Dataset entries
==> config.mk <==
export PLATFORM = sky130hd
export DESIGN_NAME = fetch_unit
export DESIGN_NICKNAME = d
export VERILOG_FILES = /design/src/rtl/fetch_unit.sv
export SDC_FILE = /design/constraint.sdc
export NUM_CORES = 1
export LEC_CHECK = 0
export CAP_MARGIN = 20
export CORE_MARGIN = 2
export CORE_UTILIZATION = 50
export CTS_CLUSTER_SIZE = 8
export DETAILED_ROUTE_END_ITERATION = 7
export PLACE_DENSITY = 0.87
export SYNTH_ARGS = -nofsm -noshare
export SYNTH_HDL_FRONTEND = slang
export SYNTH_SLANG_ARGS = --single-unit
export TNS_END_PERCENT = 50
==> constraint.sdc <==
create_clock -name clk -period 5.55 [get_ports clk]
set_input_delay 1.11 -clock clk [delete_from_list [all_inputs] [get_ports clk]]
set_output_delay 1.11 -clock clk [all_outputs]
set_load 0.02 [all_outputs]
==> src/rtl/fetch_unit.sv <==
// Instruction fetch stage: owns the PC, fetches one word at a time from imem and
// presents it to decode. Optional macro FETCH_COUNT_EN adds a retired-fetch counter port.
module fetch_unit #(
    parameter logic [31:0] RESET_PC = 32'h0000_0000
) (
    input  logic        clk,
    input  logic        rst_n,
    output logic        imem_req,
    output logic [31:0] imem_addr,
    input  logic [31:0] imem_rdata,
    input  logic        imem_ready,
    output logic [31:0] instr,
    output logic [5:0]  opcode,
    output logic [5:0]  funct,
    output logic        instr_valid,
    input  logic        instr_ack,
    input  logic        branch,
    input  logic        jump,
    input  logic        zero,
    output logic [31:0] pc_plus4
`ifdef FETCH_COUNT_EN
    ,
    output logic [31:0] fetch_count
`endif
);

    typedef enum logic [1:0] {IDLE, FETCH, HOLD} state_t;

    state_t      state_q, state_d;
    logic [31:0] pc_q, pc_d;
    logic [31:0] instr_q, instr_d;
    logic [31:0] pc_plus4_w;
    logic [31:0] br_off_w;
    logic [31:0] next_pc_w;

    always_ff @(posedge clk or negedge rst_n) begin
        if (!rst_n) begin
            state_q <= IDLE;
            pc_q    <= RESET_PC;
            instr_q <= '0;
        end else begin
            state_q <= state_d;
            pc_q    <= pc_d;
            instr_q <= instr_d;
        end
    end

    // Jump wins outright so an undefined branch flag cannot leak into the target.
    always_comb begin
        pc_plus4_w = pc_q + 32'd4;
        br_off_w   = {{14{instr_q[15]}}, instr_q[15:0], 2'b00};
        if (jump)
            next_pc_w = {pc_plus4_w[31:28], instr_q[25:0], 2'b00};
        else if (branch && zero)
            next_pc_w = pc_plus4_w + br_off_w;
        else
            next_pc_w = pc_plus4_w;
    end

    always_comb begin
        state_d = state_q;
        pc_d    = pc_q;
        instr_d = instr_q;
        case (state_q)
            IDLE:  state_d = FETCH;
            FETCH: begin
                if (imem_ready) begin
                    instr_d = imem_rdata;
                    state_d = HOLD;
                end
            end
            HOLD: begin
                if (instr_ack) begin
                    pc_d    = next_pc_w;
                    state_d = FETCH;
                end
            end
            default: state_d = IDLE;
        endcase
    end

    always_comb begin
        imem_req    = (state_q == FETCH);
        instr_valid = (state_q == HOLD);
        imem_addr   = pc_q;
        instr       = instr_q;
        opcode      = instr_q[31:26];
        funct       = instr_q[5:0];
        pc_plus4    = pc_plus4_w;
    end

`ifdef FETCH_COUNT_EN
    logic [31:0] cnt_q;

    always_ff @(posedge clk or negedge rst_n) begin
        if (!rst_n)
            cnt_q <= '0;
        else if (state_q == HOLD && instr_ack)
            cnt_q <= cnt_q + 32'd1;
    end

    assign fetch_count = cnt_q;
`endif

endmodule
# Word level (Yosys, flattened, before mapping)
# Cells that the tools add are included.
# classes
n_addsub,2
eq_ne,4
mux,5
reduce_logical,5
# op_table
cell,n
32-bit two-way mux,2
"32-bit by 3-bit adder with 32-bit output, second input constant",1
32-bit adder,1
2-bit case mux with 3 select lines,1
2-bit AND reduction,3
2-bit two-way mux,2
"2-bit by 1-bit != test with 1-bit output, second input constant",2
"2-bit by 1-bit == test with 1-bit output, second input constant",1
"2-bit == test, second input constant",1
2-bit zero test,1
1-bit logical AND,1
# word_totals
regBits,66
word_cells,19

# Depth between registers and ports, before layout
# Gate-level depths: netlist (run 1).
# logic_depth
word_depth,4
ltp_mapped,17

# Worst setup path after synthesis (run 1)
# Ideal clock, no wire load.
# synth_path
path_type,reg2reg
startpoint,"reg pc_q[9], in the netlist imem_addr[9]"
endpoint,"reg pc_q[31], in the netlist imem_addr[31]"
arrival_time_ns,3.942
t_required_ns,5.458
path_slack_ns,1.516
path_stages_with_launch,17
synth_period_minus_slack_ns,4.034
path_cell_list,dfrtp_1 -> clkbuf_1 -> nand3_1 -> nor4_4 -> nand4_1 -> nor2_2 -> nand2_1 -> xnor2_1 -> ha_1 -> clkbuf_1 -> a21o_1 -> a211o_1 -> a211oi_2 -> nor3_1 -> or3_1 -> and4_1 -> o31ai_2
# synth_via
elab_chain_len,4
# synth_rtl
item,line_no,rtl
start: declaration,30,"logic [31:0] pc_q, pc_d;"
start signal: assignment,43,pc_q <= pc_d;
32-bit by 3-bit adder with 32-bit output,50,pc_plus4_w = pc_q + 32'd4;
net pc_plus4[24],20,output logic [31:0] pc_plus4
32-bit adder,55,next_pc_w = pc_plus4_w + br_off_w;
32-bit two-way mux,54,else if (branch && zero)
32-bit two-way mux,52,if (jump)
# The timed path passes the listed nets, and every way through them passes these cells.
# A chain may end at the register's enable or synchronous reset.

# Worst setup path after layout (run 1)
# layout_path
startpoint,"reg pc_q[2], in the netlist imem_addr[2]"
endpoint,out pc_plus4[30]
# layout_via
elab_chain_len,1
# layout_rtl
item,line_no
32-bit by 3-bit adder with 32-bit output,50
end: declaration,20
# No other way between the ends.

==> results_dict.tcl, run 1 <==
set metrics [dict create \
    status "complete, no violations" \
    drtIter0Drc 395 \
    vias 5281 \
    period_share_pct 75.0 \
    cts_root_buf "clkbuf_8" \
    crit_required_ps 4440 \
    drtPass1Iterations 6 \
    power_density_nw_per_um2 771 \
    post-dp-hpwl_um 12000 \
    seq_area_frac_synth_pct 31.0 \
    ys_ff_latch 64 \
    row_count 37 \
    synth_edf_count 0 \
    first_global_vias 5153 \
    clkPwrFrac_pct 8.1 \
    ys.flop_type "dfrtp_1" \
    cts_num_sinks 64 \
    routedWlPerCell_um 18.9 \
    grt_antenna_before_repair 0 \
    syn_avg_cell_area_um2 8.66 \
    slew_headroom_pct 34.5 \
    hp-class "register to register" \
    path_cells "ha_1, and3_1, nand4_1, nor2_2, and3_1, nand3_1, xnor2_1, clkdlybuf4s50_1" \
    grt_overflow 0 \
    fin_nets 793 \
    critPathMaxFanout 6 \
    post_dp_cell_area_um2 6590 \
    cts_max_level 3 \
    syn_area_um2 5170 \
    critical_path.top_delay_family "simple AND/OR/NAND/NOR gates" \
    final_hold_viol_count 0 \
    io_pins 149 \
    cts.reportedPaths.clkPinSlew_ps 80 \
    worstMarginPinSlew_ps 980 \
    final_layout_size_suffix_gt1_share_pct 9.56 \
    fin_area_um2 6800 \
    initial_core_util_pct 50.7 \
    post-cts-setup-buffer-count 0 \
    p_sw_uw 2650 \
    final_cell_mix "clkdlybuf4s50_1 (143), nand2_1 (71), dfrtp_1 (64), a21oi_1 (39), o21ai_0 (38)" \
    max_freq_mhz 240 \
    cts_buffers 9 \
    core-area_um2 10200 \
    layout_min_cycle_time_ps 4160 \
    async_flop_share_pct 100 \
    drc 0 \
    slowest_stage "clkdlybuf4s50_1" \
    leakagePower_uw 0.00284 \
    ys_warn_count 0 \
    cts_hold_buffers 0 \
    synth.distinct_cells 62 \
    finalMaxSlewViolations 0 \
    die_w_um 106 \
    insertion_delay_ps 360 \
    clk_path_buf_depth 2 \
    critPathMaxStageDelay_ps 640 \
    switching_share_pct 50.6 \
    viasPerCell 6.16 \
    ir_worst_vdd_v 0.000402 \
    die_area_um2 11200 \
    crit_path_end_kind "output pin" \
    fp.dieH_um 106 \
    cts_tree "yes" \
    p_seq_share_pct 19.7 \
    drv_cap 0 \
    crit_top_cell "and3_1" \
    intPower_uw 2590 \
    final_core_util_pct 66.7 \
    grt_pass1_wl_um 25900 \
    synth_cells 597 \
    crit_type "register to output pin" \
    portBuffers 144 \
    gp_congestion 0.991 \
    worst-path-buf-inv 1 \
    final_common_cell "clkdlybuf4s50_1" \
    grtUsageTotal_pct 29.1 \
    start_kind "register" \
    n_antenna_cell 0 \
    skew_ps 15.4 \
    p_comb_share_pct 72.2 \
    area_delta_synth_final_pct 31.5 \
    rsz0062_at_grt "false" \
    grt_start_max_net_pins 50 \
    drt-total-wl_um 16200 \
    finalSetupTns_ps 0 \
    cts_resized 0 \
    cp.arrival_ps 3050 \
    fill_cells 823 \
    finalSetupViolCount 0 \
    postRouteAntennaNets 0 \
]
## per-stage QoR
stage               power, uW  setup WS (ps)  hold slack, ps  std cells
detailed placement       4730           1620             490        842
finish                   5240           1390             503        858
global placement         4640           1810             469        842
CTS                      5190           1360             504        858
floorplan                3460           1520             455        600
global route             5580           1240             560        858
## Yosys cell counts (all sizes together) (2+ instances only)
| master | instances | area share (%) |
|---|---|---|
| o211ai | 13 | 1.9 |
| o31ai | 4 | 0.68 |
| o21a | 5 | 0.73 |
| a211oi | 9 | 1.4 |
| a211o | 3 | 0.51 |
| nand3 | 25 | 2.4 |
| nor2 | 36 | 2.7 |
| o22ai | 4 | 0.48 |
| a21oi | 41 | 4.1 |
| xor2 | 18 | 3.1 |
| and2 | 2 | 0.24 |
| and4 | 6 | 1.0 |
| xnor2 | 33 | 5.6 |
| inv | 10 | 0.73 |
| nand4 | 10 | 1.2 |
| o311ai | 2 | 0.48 |
| o211a | 2 | 0.39 |
| nand2 | 72 | 5.3 |
| a21o | 10 | 1.5 |
| a22oi | 2 | 0.29 |
| nor3 | 6 | 0.58 |
| and3 | 12 | 1.5 |
| mux2 | 32 | 7.0 |
| o21ai | 52 | 5.3 |
| mux2i | 2 | 0.39 |
| nor2b | 6 | 0.73 |
| nor4 | 3 | 0.65 |
| a31oi | 10 | 1.2 |
| or2 | 2 | 0.24 |
| o21bai | 2 | 0.29 |
| buf | 18 | 2.6 |
| or3 | 6 | 0.73 |
| clkbuf | 24 | 1.8 |
| a221o | 2 | 0.39 |
| ha | 36 | 8.7 |
| dfrtp | 64 | 31 |
## layer usage
metal / up-vias / wire [um] / track usage [%]
met1: 2534 / 6390 / 38.3
met5: - / 0 / 0
li1: 2408 / - / -
met3: 47 / 1520 / 4.64
met2: 292 / 7840 / 48.7
met4: 0 / 466 / 9.77
## sequential cells by signal (all words and copies together) (netlist names)
name,count
imem_addr,30
instr,32
state_q,2
## kinds of logic (layout without fill, tap and decap cells)
| group | Yosys count | in the layout | share of synthesized area [%] |
|---|---|---|---|
| fa+ha+maj | 37 | 37 | 9.10 |
| buf+inv | 52 | 174 | 5.11 |
| flops | 64 | 64 | 31.0 |
| other cells | 1 | 4 | 0.0726 |
| mux | 34 | 34 | 7.36 |
| simple gates | 190 | 190 | 18.0 |
| compound gates | 168 | 168 | 20.7 |
| xor+xnor | 51 | 51 | 8.64 |
## power groups by stage
stage / logic [uW] / registers [uW] / clock network, uW
2_1_floorplan: 2260 / 1200 / 0
3_3_place_gp: 3630 / 1010 / 0
3_5_place_dp: 3700 / 1030 / 0
4_1_cts: 3740 / 1020 / 427
5_1_grt: 4070 / 1070 / 449
6_report: 3780 / 1030 / 424
## worst paths after layout
check / cells past startpoint / endpoint / slack, ps / startpoint
min in group asynchronous: 1 / instr[8]$_DFFE_PN0P_ / 710 / rst_n
hold reg to reg: 1 / state_q[0]$_DFFE_PN0P_ / 500 / state_q[1]$_DFFE_PN0P_
setup / recovery: 8 / pc_plus4[30] / 1390 / imem_addr[2]$_DFFE_PN0P_
hold / removal: 1 / state_q[0]$_DFFE_PN0P_ / 500 / state_q[1]$_DFFE_PN0P_
setup reg to reg: 14 / imem_addr[31]$_DFFE_PN0P_ / 1540 / imem_addr[2]$_DFFE_PN0P_
max in group asynchronous: 2 / imem_addr[20]$_DFFE_PN0P_ / 3900 / rst_n
## cell type report
type	instances	area [um^2]	share of cell area, %
well taps	136	170	2.50
flip-flops and latches	64	1600	23.6
repair buffers	148	1470	21.6
inverters	10	37.5	0.552
clock inverters	6	67.6	0.994
multi-input cells	484	3310	48.8
clock buffers	10	138	2.03
## worst reg2reg max path, delay by kind of cell, from the launching register on
family,cells,cell delay (ps)
compound gates,4,930
flops,1,450
xor+xnor,1,300
fa+ha+maj,2,660
simple gates,7,1580
(Power assumes the default switching activity.)
==> run 2, diff against run 1 <==
- CORE_UTILIZATION: 50 -> 49
- PLACE_DENSITY: 0.87 -> 0.85
- clock period: 5.55 -> 4.1 ns (I/O delays scaled with it)
==> results_dict.tcl, run 2 (synthesized netlist as in run 1, its figures left out) <==
set metrics [dict create \
    status "complete, no violations" \
    final_core_util_pct 67.7 \
    cts_num_sinks 64 \
    grt_overflow 0 \
    die_w_um 107 \
    portBuffers 144 \
    grt_antenna_before_repair 0 \
    hp-class "input port to async pin" \
    drv_cap 0 \
    leakagePower_uw 0.00292 \
    rrSetupSlack_ps 210 \
    final_cell_mix "clkdlybuf4s50_1 (143), nand2_1 (71), dfrtp_1 (60), o21ai_0 (38), a21oi_1 (38)" \
    drtIter0Drc 440 \
    fill_cells 808 \
    drc 0 \
    skew_ps 9.89 \
    die_area_um2 11400 \
    initial_core_util_pct 50.3 \
    post-dp-hpwl_um 12100 \
    fin_nets 801 \
    vias 5205 \
    cts_buffers 9 \
    routedWlPerCell_um 19.0 \
    cts.reportedPaths.clkPinSlew_ps 70 \
    cts_root_buf "clkbuf_8" \
    io_pins 149 \
    n_antenna_cell 0 \
    gp_congestion 0.946 \
    crit_required_ps 4340 \
    slew_headroom_pct 37.4 \
    finalMaxSlewViolations 0 \
    largest_reg_flops 32 \
    first_global_vias 5232 \
    viasPerCell 6.01 \
    finalSetupViolCount 0 \
    reg2regPathDepth 14 \
    max_freq_mhz 257 \
    grt_pass1_wl_um 26000 \
    grtUsageTotal_pct 28.9 \
    clk_path_buf_depth 2 \
    drt-total-wl_um 16400 \
    cts_max_level 3 \
    layout_min_cycle_time_ps 3890 \
    final_hold_viol_count 0 \
    critPathMaxFanout 6 \
    power_density_nw_per_um2 1050 \
    cts_tree "yes" \
    fp.dieH_um 107 \
    area_delta_synth_final_pct 34.5 \
    worstMarginPinSlew_ps 937 \
    rsz0062_at_grt "false" \
    ir_worst_vdd_v 0.000666 \
    row_count 37 \
    finalSetupTns_ps 0 \
    postRouteAntennaNets 0 \
    r2r_start "imem_addr[2]$_DFFE_PN0P_" \
    final_common_cell "clkdlybuf4s50_1" \
    grt_start_max_net_pins 46 \
    r2r_end "imem_addr[25]$_DFFE_PN0P_" \
    crit_type "register to register" \
    crit_path_end_kind "register" \
    start_kind "register" \
    dp_slack_ps 213 \
    cp.arrival_ps 4130 \
    insertion_delay_ps 360 \
    cts_hold_buffers 0 \
    setup_ws_ps 207 \
    period_share_pct 94.9 \
    final_layout_size_suffix_gt1_share_pct 12.1 \
    drtPass1Iterations 5 \
    core-area_um2 10300 \
]
-- run 2: repair_timing --
| action | CTS | global route |
|---|---|---|
| buffers inserted | 0 | 2 |
| endpoints found under the setup margin | 0 | 6 |
| resized for setup | 0 | 11 |
-- run 2: critical path, cell delays in order, from the launching register on --
cell	delay, ps
dfrtp_1	430
ha_1	260
and3_2	280
and4_1	260
xor2_1	300
ha_1	370
and3_4	220
a31oi_1	230
and3_1	210
o21ai_2	100
a21oi_1	240
a21oi_1	230
a221o_1	350
nor2_1	200
o21ai_1	100
-- run 2: how the worst max path moves through the flow --
stage,startpoint,end,depth (start not counted)
2_1_floorplan,imem_addr[9]$_DFFE_PN0P_,imem_addr[31]$_DFFE_PN0P_,16
3_3_place_gp,imem_addr[2]$_DFFE_PN0P_,imem_addr[25]$_DFFE_PN0P_,14
3_5_place_dp,imem_addr[16]$_DFFE_PN0P_,imem_addr[31]$_DFFE_PN0P_,14
4_1_cts,imem_addr[12]$_DFFE_PN0P_,pc_plus4[30],8
5_1_grt,imem_addr[2]$_DFFE_PN0P_,imem_addr[31]$_DFFE_PN0P_,14
6_report,imem_addr[2]$_DFFE_PN0P_,imem_addr[25]$_DFFE_PN0P_,14
-- run 2: through the flow --
stage | power (uW) | cell area (um^2) | cells | hold slack (ps)
3_5_place_dp | 6440 | 6630 | 847 | 492
4_1_cts | 7200 | 6880 | 863 | 500
3_3_place_gp | 6310 | 6630 | 847 | 471
6_report | 7300 | 6950 | 866 | 319
5_1_grt | 7750 | 6950 | 866 | 308
2_1_floorplan | 4680 | 5180 | 600 | 455
-- run 2: final cells by class --
| cell class | count | area (um^2) | share of cell area (%) |
|---|---|---|---|
| tap | 136 | 170 | 2.45 |
| sequential | 64 | 1610 | 23.1 |
| inverter | 10 | 37.5 | 0.540 |
| clock inverter | 5 | 103 | 1.48 |
| timing repair buffer | 156 | 1540 | 22.1 |
| clock buffer | 11 | 151 | 2.18 |
| multi-input combinational | 484 | 3350 | 48.1 |
-- run 2: routing by layer --
| metal | vias to the layer above | routed length [um] | track usage (%) |
|---|---|---|---|
| met4 | 0 | 530 | 12.2 |
| met1 | 2475 | 6490 | 36.9 |
| met3 | 48 | 1540 | 5.59 |
| li1 | 2414 | - | - |
| met5 | - | 0 | 0 |
| met2 | 268 | 7870 | 47.9 |
-- run 2: report_power, final --
group | total, uW | internal [uW] | switching [uW]
Combinational | 5200 | 2310 | 2890
Clock | 694 | 436 | 258
Sequential | 1400 | 937 | 466
Total | 7300 | 3680 | 3610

**TRY IT**
Wherever a line in the records contains the word "else", copy that line.

**EXERCISE ANSWER**
        end else begin
        else if (branch && zero)
        else
        else if (state_q == HOLD && instr_ack)
32-bit two-way mux,54,else if (branch && zero)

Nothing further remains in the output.